◆ Exercise aim
Each line containing the string "Initial" should be copied out of the entries.

◆ Dataset entries
────────────────────
## src/rtl/ram_stream_reader.sv

```systemverilog
// Sequential RAM read client: issues addresses to a 2-cycle-latency RAM and
// streams the returned words over valid/ready, with credit-based backpressure.
module ram_stream_reader #(
  parameter int unsigned DATA_WIDTH = 16,
  parameter int unsigned ADDR_WIDTH = 5,
  parameter int unsigned BUF_DEPTH  = 4
) (
  input  logic                  clk,
  input  logic                  reset,
  input  logic                  start,
  input  logic [ADDR_WIDTH-1:0] base_addr,
  input  logic [ADDR_WIDTH:0]   length,
  output logic                  busy,
  output logic                  done,
  output logic [ADDR_WIDTH-1:0] rdaddr,
  input  logic [DATA_WIDTH-1:0] ram_q,
  output logic [DATA_WIDTH-1:0] out_data,
  output logic                  out_valid,
  input  logic                  out_ready
);

  localparam int unsigned PTR_W = $clog2(BUF_DEPTH);
  localparam int unsigned CRD_W = PTR_W + 1;
  localparam int unsigned CNT_W = ADDR_WIDTH + 1;

  typedef enum logic [1:0] {
    S_IDLE,
    S_ISSUE,
    S_DRAIN
  } state_e;

  state_e                state_q;
  logic [ADDR_WIDTH-1:0] addr_q;
  logic [CNT_W-1:0]      issue_cnt_q;
  logic [CNT_W-1:0]      pop_cnt_q;
  logic [CRD_W-1:0]      credit_q;
  logic [CRD_W-1:0]      credit_d;
  logic                  v1_q;
  logic                  v2_q;
  logic [CRD_W-1:0]      wr_ptr_q;
  logic [CRD_W-1:0]      rd_ptr_q;
  logic                  busy_q;
  logic                  done_q;
  logic [DATA_WIDTH-1:0] buf_q [BUF_DEPTH];
  logic                  issue_c;
  logic                  pop_c;

  // Credit covers both in-flight reads and buffered words, so the buffer never overflows.
  assign issue_c   = (state_q == S_ISSUE) && (credit_q < CRD_W'(BUF_DEPTH));
  assign out_valid = (wr_ptr_q != rd_ptr_q);
  assign pop_c     = out_valid && out_ready;
  assign out_data  = buf_q[rd_ptr_q[PTR_W-1:0]];
  assign rdaddr    = addr_q;
  assign busy      = busy_q;
  assign done      = done_q;

  always_comb begin
    credit_d = credit_q;
    if (issue_c && !pop_c) begin
      credit_d = credit_q + CRD_W'(1);
    end else if (pop_c && !issue_c) begin
      credit_d = credit_q - CRD_W'(1);
    end
  end

  // Buffer storage needs no reset; the pointers define what is valid.
  always_ff @(posedge clk) begin
    if (v2_q) begin
      buf_q[wr_ptr_q[PTR_W-1:0]] <= ram_q;
    end
  end

  always_ff @(posedge clk) begin
    if (reset) begin
      state_q     <= S_IDLE;
      addr_q      <= '0;
      issue_cnt_q <= '0;
      pop_cnt_q   <= '0;
      credit_q    <= '0;
      v1_q        <= 1'b0;
      v2_q        <= 1'b0;
      wr_ptr_q    <= '0;
      rd_ptr_q    <= '0;
      busy_q      <= 1'b0;
      done_q      <= 1'b0;
    end else begin
      v1_q     <= issue_c;
      v2_q     <= v1_q;
      credit_q <= credit_d;
      done_q   <= 1'b0;
      if (v2_q) begin
        wr_ptr_q <= wr_ptr_q + CRD_W'(1);
      end
      if (pop_c) begin
        rd_ptr_q <= rd_ptr_q + CRD_W'(1);
      end
      if (pop_c && (pop_cnt_q != '0)) begin
        pop_cnt_q <= pop_cnt_q - CNT_W'(1);
      end

      case (state_q)
        S_IDLE: begin
          if (start) begin
            busy_q      <= 1'b1;
            addr_q      <= base_addr;
            issue_cnt_q <= length;
            pop_cnt_q   <= length;
            state_q     <= (length != '0) ? S_ISSUE : S_DRAIN;
          end
        end
        S_ISSUE: begin
          if (issue_c) begin
            addr_q      <= addr_q + ADDR_WIDTH'(1);
            issue_cnt_q <= issue_cnt_q - CNT_W'(1);
            if (issue_cnt_q == CNT_W'(1)) begin
              state_q <= S_DRAIN;
            end
          end
        end
        S_DRAIN: begin
          // Finish on the final pop so done appears the very next cycle.
          if ((pop_cnt_q == '0) || (pop_c && (pop_cnt_q == CNT_W'(1)))) begin
            done_q  <= 1'b1;
            busy_q  <= 1'b0;
            state_q <= S_IDLE;
          end
        end
        default: state_q <= S_IDLE;
      endcase
    end
  end

endmodule

```

## config.mk

```make
export PLATFORM = sky130hd
export DESIGN_NAME = ram_stream_reader
export DESIGN_NICKNAME = d
export VERILOG_FILES = /design/src/rtl/ram_stream_reader.sv
export SDC_FILE = /design/constraint.sdc
export NUM_CORES = 1
export LEC_CHECK = 0
export ABC_AREA = 0
export CAP_MARGIN = 20
export CORE_MARGIN = 1
export CORE_UTILIZATION = 59
export DETAILED_ROUTE_END_ITERATION = 10
export GPL_TIMING_DRIVEN = 0
export PLACE_DENSITY = 0.85
export SYNTH_ARGS = -nofsm -noshare
export SYNTH_HDL_FRONTEND = slang
export SYNTH_SLANG_ARGS = --single-unit
```

## constraint.sdc

```tcl
create_clock -name clk -period 5.55 [get_ports clk]
set_clock_uncertainty 0.05 [all_clocks]
set_input_delay 1.11 -clock clk [delete_from_list [all_inputs] [get_ports clk]]
set_output_delay 1.11 -clock clk [all_outputs]
set_load 0.05 [all_outputs]
```

# Word-level counts from Yosys, hierarchy flattened
# Memories as Yosys holds them, arrays and structs flattened. A register that Yosys moved wholly into a read port is not among the register bits.
# Index checks and enable logic that the tools add are counted.
[op_classes]
addsub = 7
order_cmp = 1
eq_ne = 9
muxes = 25
n_bitwise = 1
n_reduce_logical = 20
[ops]
columns = ["op", "count"]
rows = [
  ["two-way mux 6 bit", 5],
  ["two-way mux 2 bit", 7],
  ["equality test 6 x 1 -> 1 bit (second input constant)", 2],
  ["one-hot mux 6 bit (2 select lines)", 1],
  ["nonzero test 6 bit", 2],
  ["subtractor 6 x 1 -> 6 bit (second input constant)", 2],
  ["two-way mux 5 bit", 2],
  ["one-hot mux 5 bit (2 select lines)", 1],
  ["adder 3 x 1 -> 3 bit (second input constant)", 3],
  ["logical AND 1 bit", 6],
  ["zero test 6 bit", 1],
  ["two-way mux 3 bit", 2],
  ["inequality test 2 bit (second input constant)", 3],
  ["one-hot mux 2 bit (3 select lines)", 1],
  ["AND reduction 3 bit", 2],
  ["nonzero test 2 bit", 3],
  ["adder 5 x 1 -> 5 bit (second input constant)", 1],
  ["two-way mux 1 bit", 5],
  ["AND reduction 4 bit", 1],
  ["< comparator 3 bit (second input constant)", 1],
  ["inequality test 3 bit", 1],
  ["subtractor 3 x 1 -> 3 bit (second input constant)", 1],
  ["equality test 2 x 1 -> 1 bit (second input constant)", 1],
  ["equality test 2 bit (second input constant)", 1],
  ["7 further kinds", 8],
]
[totals]
reg_bits = 32
ram_bits = 64
in_bits = 31
output_inout_bits = 24
elab_cells = 75
memories = 1
[memory_table]
columns = ["memory", "depth", "width", "rd", "rd_ports_with_merged_regs", "wr", "line", "text"]
rows = [
  ["buf_q", 4, 16, 1, 1, 1, "44", "logic [DATA_WIDTH-1:0] buf_q [BUF_DEPTH];"],
]

# Depth between registers and ports, before layout
[logic_depth]
word_depth = 6
mapped_depth = 11
depth_no_buf = 8

# Least setup slack after synthesis
# OpenSTA, ideal clock, no wires.
[synth_path]
path_kind = "register to output"
start = "register (tool-made name)"
end = "output port out_data[10]"
arrival_time_ns = 1.701
t_required_ns = 4.390
setup_slack_ns = 2.689
stages_incl_launch_ff = 4
path_buffers = 2
path_cell_list = "dfxtp_1 clkbuf_1 buf_2 mux4_2"
[synth_rtl]
columns = ["element", "line", "text"]
rows = [
  ["to (decl)", "17", "output logic [DATA_WIDTH-1:0] out_data,"],
]

==> impl_summary.txt <==
----------------------------------------------------
[Finish]
  Synthesis-to-finish area growth ... 19.94%
  Fin nets ... about 420
  Proportion of layout cells with a drive suffix above 1 ... about an eighth
  Area taken by flip-flops and latches ... 2603 um2
  Most frequent cells in the layout ... 64 x sky130_fd_sc_hd__edfxtp_1, 53 x sky130_fd_sc_hd__clkdlybuf4s50_1, 34 x sky130_fd_sc_hd__dfxtp_1
  Most common cell after layout, fill and taps aside ... sky130_fd_sc_hd__edfxtp_1
  FILL cells ... approximately 470
  Antenna diode count ... 0
  Footprint of the multi-input gates ... roughly 1400 um2

[Setup path]
  Depth of the worst register-to-register path ... 9
  Worst path slowest cell ... sky130_fd_sc_hd__clkdlybuf4s50_1
  Critical path buffers and inverters ... 3
  Startpoint kind of the worst setup timing path ... register
  Worst path top cell family by delay ... buffers and inverters
  Critical path peak fanout ... 10
  Reg2reg start ... wr_ptr_q[1]
  Critical path cell sequence ... clkbuf_1, buf_2, mux4_2, clkdlybuf4s50_1
  Setup CP Type ... register to output pin
  CP Data Required Time ... approximately 4.4 ns
  CP Data Arrival Time ... 2.81 ns
  Critical path endpoint category ... output pin
  Setup slack of the most critical reg-to-reg path ... 2.82 ns
  Delay of the slowest cell on the worst path ... roughly 0.7 ns
  Worst reg2reg endpoint ... credit_q[2]

[Detailed routing]
  Starting DRT DRC Count ... around 140
  DR WL met3 ... just over 300 um
  Detailed-routing iteration count for the pre-antenna-repair pass ... 4
  Routed Antenna Nets ... 0
  Total via count after detailed routing ... 2,667
  Average vias per placed instance ... ~5.7
  WL final ... a little under 8 mm
  Routed length on met1 ... approximately 3.3 mm
  Routed wl met2 ... roughly 4.1 mm
  Uppermost layer routed ... met4
  Post-detailed-route DRC marker count ... 0
  Detailed-route wire length per cell ... roughly 17 um

[Floorplan]
  Horiz. Die Dim ... 86.29 um
  Rows ... 30
  Top Ports ... 55
  Core ar. ... ~6800 um2
  Initial core utilization ... approximately three fifths
  Floorplan die area ... approximately 7400 um2
  Die Height ... about 86 um

[Synthesis]
  Register bit count reported by yosys ... 98
  Total of warnings raised by yosys ... 0
  FFs w/ async S/R, synth ... 0%
  Post-synth top flop ... sky130_fd_sc_hd__edfxtp_1
  Netlist area before placement ... between 4000 and 5000 um2
  Number of distinct standard cells referenced by the synthesized netlist ... roughly 50
  Register area share after synthesis ... 62.09%
  Synthesized instance count ... about 300
  Syn_area_per_cell ... between 10 and 15 um2
  Net count of the mapped netlist ... 351
  EDFF count, synth ... 64

[Place]
  Post-detail-place hpwl ... roughly 5.4 mm
  Global placement routability congestion ... 0.9030
  Number of buffers added on ports ... between 50 and 60

[Timing]
  RSZ-0062 raised after global routing ... no
  Setup TNS ... 0 ns
  Max-Slew Margin vs Limit ... 38.75%
  Setup violations, final ... 0
  Fin Hold WS ... a little under 0.4 ns
  Fin. Hold Viols ... 0
  Share of the clock period used by the worst path ... between 70 and 80%
  Slew Limit Fails ... 0
  Clock period minus worst slack ... 3.974 ns
  Highest attainable clock frequency ... 251.6 MHz
  Slew of the pin with the lowest slew margin ... ~0.92 ns

[GRT]
  Number of global-route vias before repair ... between 2k and 3k
  Global-route total usage across every layer ... between 20% and 30%
  Gr ovfl total ... 0
  Initial antenna violation count ... 0
  Global-route wire length before repair ... between 10 and 15 mm
  Maximum number of pins on one net before global-route repair ... 19

[CTS]
  Clock sink count ... a little under 100
  Clock tree from TritonCTS ... done
  Total clock buffers created by CTS ... 9
  CTS Root Buffer Type ... sky130_fd_sc_hd__clkbuf_8
  Number of buffers added to fix hold violations after cts ... 0
  Post-cts gate resize count ... 0
  Insertion delay of the later-clocked pin in the worst-skew pair ... about 0.36 ns
  Clock-pin slew on the worst setup and hold paths ... roughly 0.10 ns
  Max clock buf depth ... 2
  Number of buffers inserted to repair setup after CTS ... 0
  H-tree depth reported by CTS ... 3

[Hold path]
  Hold EP ... v2_q
  Worst Min Path Start ... v1_q
  Kind of path behind the tightest hold check ... register to register
  Depth of the worst hold-timing path ... 1

[Status]
  Outcome ... complete, no violations

[Pwr]
  Ratio of total power to cell area ... ~320 nW/um2
  Peak supply drop ... around 0.17 mV
  Static Leak ... around 1.7 nW

[Flow run]
  Maximum capacitance violations ... 0

----------------------------------------------------
-- how the worst max path moves through the flow --
| stage | from | endpoint | slack (ns) | depth (start not counted) |
|---|---|---|---|---|
| after CTS | register | out_data[11] | 1.49 | 4 |
| after detailed placement | register | out_data[11] | 1.91 | 4 |
| after floorplan | register | out_data[10] | 2.69 | 3 |
| after global placement | register | out_data[5] | 1.92 | 4 |
| final | register | out_data[11] | 1.58 | 4 |
| after global routing | register | out_data[11] | 1.34 | 4 |
-- cells by family (layout without fill, tap and decap cells) --
family                     Yosys count  in the layout  synth area share [%]
and+or+nand+nor                     85             85                 10.60
DFF                                 98             98                 62.09
xor gates and xnor gates             8              8                 1.672
muxes                               19             19                 9.343
buffers and inverters               28             97                 3.493
adders and majority gates           13             13                 4.060
AOI/OAI and AO/OA                   56             56                 8.747
-- through the flow --
stage	worst slack, ns	power [mW]	utilization (%)	instances	cell area, um2
finish	1.576	1.610	73.59	472	5027
floorplan	2.689	1.092	-	307	4192
CTS	1.492	1.619	73.59	472	5027
global placement	1.918	1.187	70.88	456	4842
detailed placement	1.908	1.200	70.88	456	4842
global route	1.345	1.684	73.59	472	5027
-- flip-flops by register name, summed over array words and instances, names as in the netlist, named ones only --
name / count
v1_q: 1
credit_q: 3
wr_ptr_q: 3
busy: 1
v2_q: 1
issue_cnt_q: 6
buf_q: 64
rd_ptr_q: 3
state_q: 2
done: 1
rdaddr: 5
pop_cnt_q: 6
-- power by group --
part           leakage (nW)  internal [mW]  switching, mW  total (mW)
registers             0.855          0.812         0.0339       0.846
clock network        0.0953          0.172          0.254       0.425
logic                 0.785          0.143          0.196       0.339
total                  1.74           1.13          0.483        1.61
-- synthesized netlist by cell type (all sizes together) (4+ instances only) --
cell | number | share of area, %
edfxtp | 64 | 46
dfxtp | 34 | 16
nor2 | 25 | 2.2
mux4 | 16 | 8.6
a21oi | 15 | 1.8
o21ai | 13 | 1.6
ha | 12 | 3.6
inv | 12 | 1.1
nand2 | 12 | 1.1
clkbuf | 11 | 1.5
and2 | 9 | 1.4
a311oi | 7 | 1.5
nand3 | 6 | 0.72
nor3 | 6 | 0.72
xor2 | 6 | 1.3
buf | 5 | 0.96
a21o | 4 | 0.72
nand2b | 4 | 0.60
nor2b | 4 | 0.60
o31ai | 4 | 0.72
or3 | 4 | 0.63
or4 | 4 | 0.75
-- layer usage --
| metal | vias to the layer above | GRT usage (%) |
|---|---|---|
| met5 | - | 0 |
| met4 | 0 | 6.818 |
| met3 | 5 | 5.143 |
| met2 | 66 | 38.60 |
| met1 | 1295 | 28.75 |
| li1 | 1301 | - |
-- area by class of cell --
cell class	count	area share, %
sequential	98	51.77
multi-input combinational	181	28.70
timing repair buffer	53	10.55
clock buffer	9	2.464
tap	96	2.389
buffer	16	2.016
clock inverter	7	1.220
inverter	12	0.8960
No activity file was read; power rests on OpenSTA's default activity.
────────────────────
◆ Response to the exercise
  Initial core utilization ... approximately three fifths
  Initial antenna violation count ... 0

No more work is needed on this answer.